Why use integers for tokens?-Collection of common programming errors

12 years ago

admin

2 minutes

devoured elysium

Is there any good reason for using numbers for identifying tokens, nowadays? I am following Crafting a Compiler.

The code the author presents is here:

public class Token {
    public final static int ID = 0, FLTDCL = 1, INTDCL = 2, PRINT = 3,
            ASSIGN = 4, PLUS = 5, MINUS = 6, EOF = 7, INUM = 8, FNUM = 9;

    public final static String[] token2str = new String[] { "id", "fltdcl",
            "intdcl", "print", "assign", "plus", "minus", "$", "inum", "fnum" };

    public final int type;
    public final String val;

    public Token(int type) {
        this(type, "");
    }

    public Token(int type, String val) {
        this.type = type;
        this.val = val;
    }

    public String toString() {
        return "Token type\t" + token2str[type] + "\tval\t" + val;
    }
}

Instead of using the ugly arrays, wouldn’t it be smarter to modify the constructors to accept strings for the type variable instead of integers?
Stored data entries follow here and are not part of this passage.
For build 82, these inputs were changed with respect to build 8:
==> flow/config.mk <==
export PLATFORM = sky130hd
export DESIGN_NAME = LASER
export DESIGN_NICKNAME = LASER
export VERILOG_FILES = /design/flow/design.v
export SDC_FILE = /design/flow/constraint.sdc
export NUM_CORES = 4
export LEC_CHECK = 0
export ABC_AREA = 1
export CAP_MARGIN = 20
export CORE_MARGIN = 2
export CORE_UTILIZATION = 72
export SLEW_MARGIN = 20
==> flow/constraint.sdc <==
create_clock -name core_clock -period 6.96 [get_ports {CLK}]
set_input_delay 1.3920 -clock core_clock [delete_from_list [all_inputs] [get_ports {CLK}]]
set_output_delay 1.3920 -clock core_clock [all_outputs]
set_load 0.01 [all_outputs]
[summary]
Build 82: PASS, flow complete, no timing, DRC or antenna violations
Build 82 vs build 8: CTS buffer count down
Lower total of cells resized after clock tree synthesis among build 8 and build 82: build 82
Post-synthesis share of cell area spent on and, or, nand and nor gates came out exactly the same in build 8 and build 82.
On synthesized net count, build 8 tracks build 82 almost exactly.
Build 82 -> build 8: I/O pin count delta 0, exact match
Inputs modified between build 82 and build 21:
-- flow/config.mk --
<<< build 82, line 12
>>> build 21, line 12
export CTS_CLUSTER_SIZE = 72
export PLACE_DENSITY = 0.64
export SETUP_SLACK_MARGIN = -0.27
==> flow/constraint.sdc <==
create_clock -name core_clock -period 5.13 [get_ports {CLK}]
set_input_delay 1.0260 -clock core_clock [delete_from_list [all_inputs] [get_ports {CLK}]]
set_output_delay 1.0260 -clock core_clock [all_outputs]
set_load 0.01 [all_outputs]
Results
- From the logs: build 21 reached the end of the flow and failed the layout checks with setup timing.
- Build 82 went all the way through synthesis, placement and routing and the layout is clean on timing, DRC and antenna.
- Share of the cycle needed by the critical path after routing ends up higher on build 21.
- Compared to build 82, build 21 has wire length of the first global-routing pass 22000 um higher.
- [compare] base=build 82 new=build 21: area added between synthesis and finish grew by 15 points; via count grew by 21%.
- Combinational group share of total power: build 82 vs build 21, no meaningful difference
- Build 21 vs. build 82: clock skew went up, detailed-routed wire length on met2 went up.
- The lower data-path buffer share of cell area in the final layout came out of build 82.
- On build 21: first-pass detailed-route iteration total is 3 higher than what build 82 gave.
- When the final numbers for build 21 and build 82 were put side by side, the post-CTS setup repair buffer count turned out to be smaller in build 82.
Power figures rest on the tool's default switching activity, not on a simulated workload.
## pipelined
module pipelined(
    input  wire              clk,
    input  wire              rst,
    input  wire              in_valid,
    output wire              in_ready,
    input  wire signed [15:0] a,
    input  wire signed [15:0] b,
    input  wire signed [15:0] c,
    input  wire signed [15:0] d,
    input  wire signed [15:0] e,
    output reg               out_valid,
    input  wire              out_ready,
    output reg signed [31:0]  y
);
For scale: about 3200 cells after synthesis, roughly 160 flip-flops, roughly 120 I/O pins, about 28000 um^2 of cells after synthesis.
==> flow/config.mk <==
export PLATFORM = sky130hd
export DESIGN_NAME = pipelined
export DESIGN_NICKNAME = pipelined
export VERILOG_FILES = /design/flow/design.v
export SDC_FILE = /design/flow/constraint.sdc
export NUM_CORES = 4
export LEC_CHECK = 0
export CAP_MARGIN = 20
export CORE_MARGIN = 2
export CORE_UTILIZATION = 57
export CTS_CLUSTER_DIAMETER = 199
export CTS_CLUSTER_SIZE = 45
export SETUP_SLACK_MARGIN = 1.54
export SLEW_MARGIN = 20
==> flow/constraint.sdc <==
create_clock -name core_clock -period 5.63 [get_ports {clk}]
set_input_delay 1.1260 -clock core_clock [delete_from_list [all_inputs] [get_ports {clk}]]
set_output_delay 1.1260 -clock core_clock [all_outputs]
set_load 0.01 [all_outputs]
run.sh (not shown) runs the stock make flow with config.mk's settings and CLKGATE_MAP_FILE=.
The baseline finished with negative setup slack left.
==> next run, changes <==
--- a/flow/config.mk
+++ b/flow/config.mk
@@ -8,7 +8,5 @@
 export CAP_MARGIN = 20
 export CORE_MARGIN = 2
-export CORE_UTILIZATION = 57
-export CTS_CLUSTER_DIAMETER = 199
-export CTS_CLUSTER_SIZE = 45
-export SETUP_SLACK_MARGIN = 1.54
+export CORE_UTILIZATION = 40
+export SETUP_SLACK_MARGIN = 1.77
 export SLEW_MARGIN = 20
==> flow/constraint.sdc (replaced) <==
create_clock -name core_clock -period 7.79 [get_ports {clk}]
set_input_delay 1.5580 -clock core_clock [delete_from_list [all_inputs] [get_ports {clk}]]
set_output_delay 1.5580 -clock core_clock [all_outputs]
set_load 0.01 [all_outputs]
What happened: Now the flow completed with no timing, DRC or antenna violations. Core utilization went down by 25 points. First-iteration DRC count went down by 18%.
Design MACRegister, start of the top module:
module MACRegister(
    input clk,
    input rst,
    input [1:0] opcode,
    input [15:0] a,
    input [15:0] b,
    output [31:0] dataOut
    );
    reg [31:0] register;
    assign dataOut = register;
    wire [31:0] product;
    wire [31:0] sum;
    ArrayMultiplier multiplier(a, b, product);
    Adder32 adder(register, product, sum);
    always @ (posedge clk) begin
        if (rst)
            register <= 32'd0;
        else case (opcode)
            2'd1:  
                register <= {a, b};
            2'd2:  
                register <= sum;
        endcase
    end
endmodule
Settings: LEC_CHECK=0, CAP_MARGIN=20, CELL_PAD_IN_SITES_GLOBAL_PLACEMENT=0, CORE_MARGIN=2, CORE_UTILIZATION=41, CTS_CLUSTER_SIZE=76, GPL_ROUTABILITY_DRIVEN=0, GPL_TIMING_DRIVEN=1, MAX_ROUTING_LAYER=met5, MIN_ROUTING_LAYER=met1, PLACE_DENSITY=0.93, SETUP_SLACK_MARGIN=-1.53, SLEW_MARGIN=20; clock period 25.6 ns.
run.sh (not shown) runs the stock make flow with config.mk's settings and CLKGATE_MAP_FILE=.
Change:
Settings changed: CELL_PAD_IN_SITES_GLOBAL_PLACEMENT 0 to not set, CORE_UTILIZATION 41 to 68, CTS_CLUSTER_SIZE 76 to not set, GPL_ROUTABILITY_DRIVEN 0 to not set, GPL_TIMING_DRIVEN 1 to not set, MAX_ROUTING_LAYER met5 to not set, MIN_ROUTING_LAYER met1 to not set, PLACE_DENSITY 0.93 to not set, SETUP_SLACK_MARGIN -1.53 to -0.49.
Clock period 25.6 ns to 15.3 ns, I/O delays scaled along.
This time the run ran to the end with violations: negative setup slack.
Worst hold slack is about the same.
Non-clock buffer count rose by 38.
Worst setup slack is worse by 5600 ps.
Die size fell by 39%.
Register-to-register slack is worse by 8400 ps.
Sequential cell count does not change.
Change:
Settings changed: CORE_UTILIZATION 68 to 69, SETUP_SLACK_MARGIN -0.49 to 1.0.
Clock period 15.3 ns to 11.4 ns, I/O delays scaled along.
Result: The new run completed and failed the layout checks on negative setup slack. Synthesized area is unchanged. Via count grows slightly. Setup slack degrades by 3200 ps. Cell count grows slightly. Clock-buffer cell count stays the same. Global-route usage grows by 2.2 points. Register-to-register slack degrades by 3900 ps.
Change:
Settings changed: ABC_AREA set to 1, CORE_UTILIZATION 69 to 72, PLACE_DENSITY_LB_ADDON set to 0.08, SETUP_SLACK_MARGIN 1.0 to not set.
Clock period 11.4 ns to 14.1 ns, I/O delays scaled along.
Outcome: The changed run ran to the end with violations: negative setup slack. Die size stays flat. Global-route usage fell by 0.61 points. Non-clock buffer count went down by 11. Worst hold slack improved by 43 ps. Core utilization rose by 0.82 points. Wire length climbs by 5.0%. Design area grows by 1.0%. Via count climbs by 13%. Setup slack improved by 2100 ps.

* * *

build 2:
MACRegister again, from the RTL that the note above started with.
export LEC_CHECK = 0
export ABC_AREA = 1
export CAP_MARGIN = 5
export CELL_PAD_IN_SITES_GLOBAL_PLACEMENT = 1
export CORE_ASPECT_RATIO = 0.51
export CORE_MARGIN = 2
export CORE_UTILIZATION = 54
export CTS_CLUSTER_DIAMETER = 390
export CTS_CLUSTER_SIZE = 88
export PLACE_DENSITY = 0.42
export SETUP_SLACK_MARGIN = -1.61
export SLEW_MARGIN = 35
export TNS_END_PERCENT = 25
create_clock -name core_clock -period 21.5 [get_ports {clk}]
Build 2 closes out successfully: all stages finished, all timing, DRC and antenna checks passed.
Input-level comparison between build 88 and build 2:
- changing TNS_END_PERCENT from 25 to 75
- changing CORE_MARGIN from 2 to 7
- setting GPL_TIMING_DRIVEN to 0 for the first time
- setting PLACE_DENSITY_LB_ADDON to 0.08 for the first time
- changing CORE_ASPECT_RATIO from 0.51 to 0.98
- changing SETUP_SLACK_MARGIN from -1.61 to -0.87
- setting CELL_PAD_IN_SITES_DETAIL_PLACEMENT to 1 for the first time
- changing CAP_MARGIN from 5 to 0
- setting MAX_ROUTING_LAYER to met5 for the first time
- changing SLEW_MARGIN from 35 to 25
- removing PLACE_DENSITY (formerly 0.42)
- removing ABC_AREA (formerly 1)
Findings:
| area occupied by multi-input gates | lower: build 2 |. Compared with build 2, in build 88 flop count closely matched the old numbers; met1 routed wirelength after detailed routing decreased by about 1.6% relative to the old numbers; register-to-register slack decreased by 0.18 ns relative to the old numbers; detailed-route vias per instance increased by 13% relative to the old numbers. Comparing final critical delay including setup and external delays for build 88 and build 2, the smaller number came from build 2. In build 88 the top achievable clock speed turned out 0.0011 GHz lower than in build 2. Build 88 vs build 2: final cell count without fillers down by more than 10%. The wire length reported by the detailed router in build 88 was higher than what build 2 gave. The lower final standard cell utilization of the core of build 88 and build 2 is in build 2. Build 88 and build 2 ended up with nearly the same flop share of the area.
Input-level comparison between build 47 and build 88:
- putting PLACE_DENSITY at 0.81 where nothing was set
- clearing PLACE_DENSITY_LB_ADDON, which used to be 0.08
- swapping -0.87 for 2.54 in SETUP_SLACK_MARGIN
- clearing CELL_PAD_IN_SITES_DETAIL_PLACEMENT, which used to be 1
- clearing GPL_TIMING_DRIVEN, which used to be 0
- clearing MAX_ROUTING_LAYER, which used to be met5
- swapping 25 for 35 in SLEW_MARGIN
- swapping 0.98 for 1.38 in CORE_ASPECT_RATIO
- swapping 7 for 2 in CORE_MARGIN
- swapping 0 for 20 in CAP_MARGIN
Findings:
Routed wire in build 47 totals less than in build 88. Build 88 -> build 47: number of inverters outside the clock class in the layout delta 0, exact match. Going from build 88 to build 47, the utilization was found to have gone down by 2.7 points. Re post-layout instance area: build 47 and build 88 aren't equal, and the lower value belongs to build 47. Max worst hold slack across build 47 and build 88: build 88. Diff build 88 -> build 47: final critical-path setup slack went up by 2.21 ns, synthesized cell count was more or less identical, number of cells after detailed placement went down by 7.8%, data-path buffer share of cell area in the final layout went down by 4.3 points.
The following lists how build 64 was set up differently from build 47:
- swapping 2.54 for -1.61 in SETUP_SLACK_MARGIN
- swapping 20 for 0 in CAP_MARGIN
- swapping 54 for 30 in CORE_UTILIZATION
- swapping 0.81 for 0.42 in PLACE_DENSITY
- putting ABC_AREA at 1 where nothing was set
- swapping 75 for 25 in TNS_END_PERCENT
[summary]
Lower cell count among build 64 and build 47: build 47
Compared with build 47, build 64 shows sum of met2 wire segment lengths after detailed routing that has gone up by more than a quarter.
Floorplan check, build 64 vs build 47: die outline larger in build 64
Build 64 and build 47 ended up with roughly the same area fraction in xor and xnor cells.
From build 47 to build 64 the numbers moved as follows: number of vias in the routed layout increased 441; routed wire length now larger.
Looking at number of non-clock buffers, build 64 sits 16% higher than build 47 does.
Overall die width: build 64 vs build 47 up about 36%
Area after synthesis went up by a few percent going from build 47 to build 64.
The setup slack of build 64 is smaller than that of build 47.
Inputs modified between build 64 and build 40:
- swapping 1 for 2 in CELL_PAD_IN_SITES_GLOBAL_PLACEMENT
- swapping 30 for 54 in CORE_UTILIZATION
- swapping -1.61 for -0.87 in SETUP_SLACK_MARGIN
- putting CELL_PAD_IN_SITES_DETAIL_PLACEMENT at 1 where nothing was set
- putting PLACE_DENSITY_LB_ADDON at 0.08 where nothing was set
- clearing PLACE_DENSITY, which used to be 0.42
- putting GPL_TIMING_DRIVEN at 0 where nothing was set
- swapping 35 for 25 in SLEW_MARGIN
- swapping 1.38 for 0.98 in CORE_ASPECT_RATIO
- swapping 2 for 10 in CORE_MARGIN
- swapping 0 for 20 in CAP_MARGIN
- clearing ABC_AREA, which used to be 1
- putting MAX_ROUTING_LAYER at met4 where nothing was set
- swapping 25 for 75 in TNS_END_PERCENT
Findings:
Re number of nets still failing antenna checks after routing: no difference whatsoever between build 64 and build 40.
Build 40 vs. build 64: synthesized cell count has decreased; hold slack has decreased; routability-driven placement congestion ratio has increased.
met2 track utilization from global routing for build 40: 9.9 points up relative to build 64
The signed area change from the synthesized netlist to the final layout reported for build 40 is greater than that of build 64 by 4.2 points.
Of build 64 and build 40, build 64 shows the lower estimated wirelength of the detail-placed design, with build 40 above it.
Comparing build 64 and build 40, chip area estimate from yosys synthesis is lower on build 40.
Relative to build 40, the following input files were edited for build 1:
- CELL_PAD_IN_SITES_GLOBAL_PLACEMENT changed from 2 to 1
- PLACE_DENSITY newly set to 0.42
- SLEW_MARGIN changed from 25 to 35
- CAP_MARGIN changed from 20 to 5
- TNS_END_PERCENT changed from 75 to 25
- CORE_MARGIN changed from 10 to 2
- MAX_ROUTING_LAYER removed (was met4)
- PLACE_DENSITY_LB_ADDON removed (was 0.08)
- GPL_TIMING_DRIVEN removed (was 0)
- CORE_ASPECT_RATIO changed from 0.98 to 1.38
- SETUP_SLACK_MARGIN changed from -0.87 to 0.74
- ABC_AREA newly set to 1
- CELL_PAD_IN_SITES_DETAIL_PLACEMENT removed (was 1)
Notes after the runs:
- Build 40: no failed stages, no open violations at the end
- Having completed the whole flow, build 1 delivered a layout that passed the timing, DRC and antenna checks.
- Across both runs, horizontal die dimension was lower for build 1 than for build 40.
- The higher share of synthesized area occupied by flip-flops and latches came out of build 40.
- Build 40 → build 1: met1 demand-to-capacity share in global routing saw a decrease, maximum number of pins on one net before global-route repair saw an increase.
Design ALU, start of the top module:
module ALU(
  input         clock,
                reset,
                io_flush_valid,
                io_FU_input_valid,
  input  [6:0]  io_FU_input_bits_decoded_instruction_PRD,
  input         io_FU_input_bits_decoded_instruction_RD_valid,
  input  [20:0] io_FU_input_bits_decoded_instruction_IMM,
  input  [2:0]  io_FU_input_bits_decoded_instruction_FUNCT3,
  input  [1:0]  io_FU_input_bits_decoded_instruction_packet_index,
  input  [5:0]  io_FU_input_bits_decoded_instruction_ROB_index,
  input  [3:0]  io_FU_input_bits_decoded_instruction_MOB_index,
  input  [4:0]  io_FU_input_bits_decoded_instruction_instructionType,
  input         io_FU_input_bits_decoded_instruction_needs_ALU,
                io_FU_input_bits_decoded_instruction_needs_branch_unit,
                io_FU_input_bits_decoded_instruction_SUBTRACT,
                io_FU_input_bits_decoded_instruction_MULTIPLY,
                io_FU_input_bits_decoded_instruction_FENCE,
                io_FU_input_bits_decoded_instruction_IS_IMM,
  input  [31:0] io_FU_input_bits_RS1_data,
                io_FU_input_bits_RS2_data,
                io_FU_input_bits_fetch_PC,
  output        io_FU_output_valid,
  output [6:0]  io_FU_output_bits_PRD,
  output [31:0] io_FU_output_bits_RD_data,
  output        io_FU_output_bits_RD_valid,
  output [31:0] io_FU_output_bits_fetch_PC,
  output [3:0]  io_FU_output_bits_MOB_index,
  output [5:0]  io_FU_output_bits_ROB_index,
  output [1:0]  io_FU_output_bits_fetch_packet_index
);
Size: ~2200 cells after synthesis, about 85 flip-flops.
clock: 1.98 ns
lec_check: 0
abc_area: 1
cap_margin: 20
core_margin: 2
core_utilization: 72
cts_cluster_size: 96
gpl_routability_driven: 0
place_density: 0.38
setup_slack_margin: 0.49
slew_margin: 20
tns_end_percent: 10
run.sh (not shown) runs the stock make flow with config.mk's settings and CLKGATE_MAP_FILE=.
The first run never finished: it broke off in 3_3_place_gp on GPL-0301.
==> next run, changes <==
- ABC_AREA: 1 -> default
- CORE_UTILIZATION: 72 -> 58
- CTS_CLUSTER_SIZE: 96 -> default
- GPL_ROUTABILITY_DRIVEN: 0 -> default
- HOLD_SLACK_MARGIN: default -> -0.08
- PLACE_DENSITY: 0.38 -> default
- SETUP_SLACK_MARGIN: 0.49 -> default
- TNS_END_PERCENT: 10 -> 75
- clock period: 1.98 -> 4.7 ns (I/O delays scaled with it)
Result: With this change the flow finished clean; synthesized area went down by a little under a tenth; synthesized cell count went down by a quarter to a third; die area went up by roughly a tenth.
==> next run, changes <==
- CORE_UTILIZATION: 58 -> 40
- HOLD_SLACK_MARGIN: -0.08 -> default
- TNS_END_PERCENT: 75 -> default
- clock period: 4.7 -> 5.5 ns (I/O delays scaled with it)
=> Via count goes down by 6.6%; flip-flop count stays the same; routed wire length goes up by 11%; clock power goes down by 12%; area after synthesis stays the same; power goes down by 16%; sequential power goes down by 14%.


ALU again, from the RTL that the note above started with.
Design ALU, start of the top module:
module ALU(
  input         clock,
                reset,
                io_flush_valid,
                io_FU_input_valid,
  input  [6:0]  io_FU_input_bits_decoded_instruction_PRD,
  input         io_FU_input_bits_decoded_instruction_RD_valid,
  input  [20:0] io_FU_input_bits_decoded_instruction_IMM,
  input  [2:0]  io_FU_input_bits_decoded_instruction_FUNCT3,
  input  [1:0]  io_FU_input_bits_decoded_instruction_packet_index,
  input  [5:0]  io_FU_input_bits_decoded_instruction_ROB_index,
  input  [3:0]  io_FU_input_bits_decoded_instruction_MOB_index,
  input  [4:0]  io_FU_input_bits_decoded_instruction_instructionType,
  input         io_FU_input_bits_decoded_instruction_needs_ALU,
                io_FU_input_bits_decoded_instruction_needs_branch_unit,
                io_FU_input_bits_decoded_instruction_SUBTRACT,
                io_FU_input_bits_decoded_instruction_MULTIPLY,
                io_FU_input_bits_decoded_instruction_FENCE,
                io_FU_input_bits_decoded_instruction_IS_IMM,
  input  [31:0] io_FU_input_bits_RS1_data,
                io_FU_input_bits_RS2_data,
                io_FU_input_bits_fetch_PC,
  output        io_FU_output_valid,
  output [6:0]  io_FU_output_bits_PRD,
  output [31:0] io_FU_output_bits_RD_data,
  output        io_FU_output_bits_RD_valid,
  output [31:0] io_FU_output_bits_fetch_PC,
  output [3:0]  io_FU_output_bits_MOB_index,
  output [5:0]  io_FU_output_bits_ROB_index,
  output [1:0]  io_FU_output_bits_fetch_packet_index
);
export LEC_CHECK = 0
export CAP_MARGIN = 20
export CORE_MARGIN = 2
export CORE_UTILIZATION = 43
export CTS_CLUSTER_SIZE = 84
export GPL_ROUTABILITY_DRIVEN = 0
export GPL_TIMING_DRIVEN = 1
export MIN_ROUTING_LAYER = met1
export PLACE_DENSITY_LB_ADDON = 0.01
export SETUP_SLACK_MARGIN = -0.07
export SLEW_MARGIN = 15
export TNS_END_PERCENT = 35
create_clock -name core_clock -period 7.71 [get_ports {clock}]
The starting point finished with timing, DRC and antenna clean.
Change:
- CORE_UTILIZATION: 43 -> 51
- PLACE_DENSITY: not set -> 0.44
- PLACE_DENSITY_LB_ADDON: 0.01 -> not set
- clock period: 7.71 -> 3.05 ns (I/O delays scaled with it)
The changed run aborted during 5_1_grt with GRT-0232.
Area after synthesis stays the same.
Synthesized cell count stays the same.
Die size decreases by 15%.
Change:
- CORE_UTILIZATION: 51 -> 44
- PLACE_DENSITY: 0.44 -> not set
- PLACE_DENSITY_LB_ADDON: not set -> 0.01
- SETUP_SLACK_MARGIN: -0.07 -> 0.87
=> The new run reached the layout checks and failed them: setup timing. Synthesized cell count is unchanged. Die size climbs by about 15%. Area after synthesis stays the same.
Change:
- CORE_ASPECT_RATIO: not set -> 1.54
- CORE_UTILIZATION: 44 -> 48
- CTS_CLUSTER_DIAMETER: not set -> 245
- CTS_CLUSTER_SIZE: 84 -> 98
- PLACE_DENSITY: not set -> 0.43
- PLACE_DENSITY_LB_ADDON: 0.01 -> not set
- SETUP_SLACK_MARGIN: 0.87 -> -0.07
- clock period: 3.05 -> 7.71 ns (I/O delays scaled with it)
After rerunning: The changed run produced a clean layout. Final area falls by 28%. Routed wire length is lower by 18%. Count of clock-buffer cells in the layout stays the same. Clock power drops by 65%.
No activity file was given, so power comes from the tool's default toggle rates.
Then we could get rid of

    public final static int ID = 0, FLTDCL = 1, INTDCL = 2, PRINT = 3,
            ASSIGN = 4, PLUS = 5, MINUS = 6, EOF = 7, INUM = 8, FNUM = 9;

or is it needing later, being that using a string instead would be worse?

larsmans

There are several benefits:
- It’s faster, since comparing two integers takes (in your average compiled language) only a few instructions, while comparing strings takes O(n) time where n is the length of the larger token. Compilers need this extra bit of speed.
- In C, C++ and Java, you can switch on an int but not on a string.
- Mistyping a token name will be a compile-time error instead of a hard-to-debug runtime error.